Road rage is something that, on some level, most of us can understand. Let’s face it, many of the people we share the road with are idiots. A lot of the rest are just jerks. I suspect most of us have gotten infuriated because of what someone else has done.
Yet most of us have enough sense to keep it contained to some degree.
Not everyone does, though, and it seems some are claiming that road rage incidents were up last year.
One person was shot on the road in the United States every 17 hours in 2021, according to a new tally of road rage violence.
In all, 131 people were killed and 391 wounded by gunfire for a total of 522 road rage casualties in 2021, the gun control group Everytown for Gun Safety said in a report released this week.
That represents a significant jump from 73 dead and 166 wounded in 2016, a spike that the report’s authors suspect was linked to stresses caused by the coronavirus pandemic.
The number of shootings for 2021 works out to one person shot in a road rage confrontation every 17 hours, more than twice the rate of one person every 37 hours in 2016.

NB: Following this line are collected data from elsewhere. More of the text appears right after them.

--- src/rtl/smem_dma_if.sv ---
// DMA-side bus between the two requesters and the SMEM-aware arbiter.
interface smem_dma_if;
    logic [15:0] pc;
    logic [1:0]  req;
    logic [15:0] addr0;
    logic [15:0] addr1;
    logic [1:0]  grant;
    logic        dma_en;
    logic [15:0] dma_addr;
    logic [1:0]  starve;

    modport master (
        output pc, req, addr0, addr1,
        input  grant, dma_en, dma_addr, starve
    );

    modport slave (
        input  pc, req, addr0, addr1,
        output grant, dma_en, dma_addr, starve
    );
endinterface

--- src/rtl/smem_dma_arbiter.sv ---
// Round-robin arbiter for two DMA masters that withholds grants while pc is inside SMEM.
// Define SMEM_EXIT_GUARD_EN to hold grants off for EXIT_GUARD cycles after leaving SMEM.
module smem_dma_arbiter #(
    parameter logic [15:0] SMEM_BASE  = 16'hA000,
    parameter logic [15:0] SMEM_SIZE  = 16'h4000,
    parameter logic [3:0]  EXIT_GUARD = 4'd2,
    parameter logic [7:0]  BURST_MAX  = 8'd16,
    parameter logic [7:0]  MAX_WAIT   = 8'd64
) (
    input logic       clk,
    input logic       reset,
    smem_dma_if.slave bus
);
    localparam logic [15:0] SMEM_LAST = SMEM_BASE + SMEM_SIZE - 16'd2;

    typedef enum logic [1:0] {
        S_IDLE    = 2'd0,
        S_GRANT   = 2'd1,
        S_BLOCKED = 2'd2
`ifdef SMEM_EXIT_GUARD_EN
        , S_GUARD = 2'd3
`endif
    } state_e;

    state_e          state_q, state_d;
    logic [1:0]      grant_q, grant_d;
    logic            rr_q, rr_d;
    logic [7:0]      burst_q, burst_d;
    logic [1:0][7:0] wait_cnt_q, wait_cnt_d;
    logic [1:0]      starve_q, starve_d;
    logic [1:0]      grant_rise;
    logic            in_smem;
    logic            owner;
    logic            winner;
`ifdef SMEM_EXIT_GUARD_EN
    logic [3:0]      guard_q, guard_d;
`else
    // EXIT_GUARD has no effect without the guard state.
    logic            unused_exit_guard;
    assign unused_exit_guard = ^EXIT_GUARD;
`endif

    assign in_smem = (bus.pc >= SMEM_BASE) && (bus.pc <= SMEM_LAST);
    assign owner   = grant_q[1];
    assign winner  = bus.req[rr_q] ? rr_q : ~rr_q;

    // NOTE: every output of a combinational block gets a default first, so no latch is inferred.
    always_comb begin
        state_d = state_q;
        grant_d = grant_q;
        rr_d    = rr_q;
        burst_d = burst_q;
`ifdef SMEM_EXIT_GUARD_EN
        guard_d = guard_q;
`endif
        case (state_q)
            S_IDLE: begin
                if (in_smem) begin
                    state_d = S_BLOCKED;
                end else if (|bus.req) begin
                    grant_d = winner ? 2'b10 : 2'b01;
                    burst_d = 8'd0;
                    state_d = S_GRANT;
                end
            end
            S_GRANT: begin
                // SMEM entry wins over release and leaves the round-robin pointer alone.
                if (in_smem) begin
                    grant_d = 2'b00;
                    state_d = S_BLOCKED;
                end else if (!bus.req[owner] || burst_q == BURST_MAX - 8'd1) begin
                    grant_d = 2'b00;
                    rr_d    = ~owner;
                    state_d = S_IDLE;
                end else begin
                    burst_d = burst_q + 8'd1;
                end
            end
            S_BLOCKED: begin
                if (!in_smem) begin
`ifdef SMEM_EXIT_GUARD_EN
                    guard_d = 4'd0;
                    state_d = S_GUARD;
`else
                    state_d = S_IDLE;
`endif
                end
            end
`ifdef SMEM_EXIT_GUARD_EN
            S_GUARD: begin
                if (in_smem) begin
                    guard_d = 4'd0;
                    state_d = S_BLOCKED;
                end else if ({1'b0, guard_q} + 5'd1 >= {1'b0, EXIT_GUARD}) begin
                    state_d = S_IDLE;
                end else begin
                    guard_d = guard_q + 4'd1;
                end
            end
`endif
            default: begin
                grant_d = 2'b00;
                state_d = S_IDLE;
            end
        endcase
    end

    assign grant_rise = grant_d & ~grant_q;

    // Starvation is sticky across request drops; only a fresh grant clears it.
    always_comb begin
        wait_cnt_d = wait_cnt_q;
        starve_d   = starve_q;
        for (int i = 0; i < 2; i++) begin
            if (!bus.req[i] || grant_rise[i]) begin
                wait_cnt_d[i] = 8'd0;
            end else if (!grant_q[i] && wait_cnt_q[i] != MAX_WAIT) begin
                wait_cnt_d[i] = wait_cnt_q[i] + 8'd1;
            end
            if (grant_rise[i]) begin
                starve_d[i] = 1'b0;
            end else if (wait_cnt_d[i] == MAX_WAIT) begin
                starve_d[i] = 1'b1;
            end
        end
    end

    // NOTE: sequential state uses non-blocking assignments so all flops sample pre-edge values.
    always_ff @(posedge clk) begin
        if (reset) begin
            state_q    <= S_IDLE;
            grant_q    <= 2'b00;
            rr_q       <= 1'b0;
            burst_q    <= 8'd0;
            wait_cnt_q <= '0;
            starve_q   <= 2'b00;
`ifdef SMEM_EXIT_GUARD_EN
            guard_q    <= 4'd0;
`endif
        end else begin
            state_q    <= state_d;
            grant_q    <= grant_d;
            rr_q       <= rr_d;
            burst_q    <= burst_d;
            wait_cnt_q <= wait_cnt_d;
            starve_q   <= starve_d;
`ifdef SMEM_EXIT_GUARD_EN
            guard_q    <= guard_d;
`endif
        end
    end

    assign bus.grant    = grant_q;
    assign bus.dma_en   = (|grant_q) & ~in_smem;
    assign bus.dma_addr = grant_q[0] ? bus.addr0 : (grant_q[1] ? bus.addr1 : 16'h0000);
    assign bus.starve   = starve_q;
endmodule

Now, comparing road rage in 2016 to 2021 sounds…odd.
Why go that far back rather than literally any point between then and 2021? Even 2019, which was pre-pandemic, would make more sense.
What kind of Mickey Mouse organization does that.
Everytown, which is funded largely by former New York City Mayor Michael Bloomberg, cited its database, compiled from 7,500 sources, mostly law enforcement agencies.
The gun control group said more research was needed to determine the reasons for the surge in shootings, but that increased road rage gun casualties correlated with other trends seen during the pandemic, such as rising gun sales and shootings.
Oh, that makes sense.
Once again, Everytown sees correlations anywhere and everywhere it can, then tries to make it about guns. However, correlations can oftentimes be completely bogus. This site has all kinds of ridiculous correlations that you know aren’t related, but sure could look that way.
It may also explain why they went back to 2016 to look at road rage incidents. After all, Everytown isn’t exactly an unbiased research organization. They’ve got an agenda and they’re open about it.
That said, accurate data is accurate data. If road rage incidents are up, isn’t that cause for concern?
Not really.
2021 reportedly had 522 road rage casualties throughout the entire United States. That’s a country of 330 million people, pretty much all of which were on the roads multiple times throughout the year.
522 people being injured or killed throughout the year doesn’t even count as statistical noise.
See, this is what I mean by needing context for any numbers being presented. To most of us, 522 people sound like a lot. If 522 people were shot or killed in road rage incidents in just one city–even one as large as, say, New York City–then we might have a reason to be concerned.
But throughout the whole country? It’s really not much of an issue statistically, even if most of us can kind of understand getting furious at someone else’s driving.
That’s because, contrary to what Everytown wants people to believe, most folks aren’t homicidal maniacs in the making. We’re not likely to shoot someone just because we’re upset.
We’ve got enough guns in this country to arm every man, woman, and child, and they can just give us 522 casualties?
Don’t get me wrong, each of those represents a death or injury that is, individually, tragic.
The problem is that we don’t create policies impacting hundreds of millions of people because of the outliers, which these poor folks represent. Unfortunately, that’s what Everytown wants and is trying to push people toward with their “research.”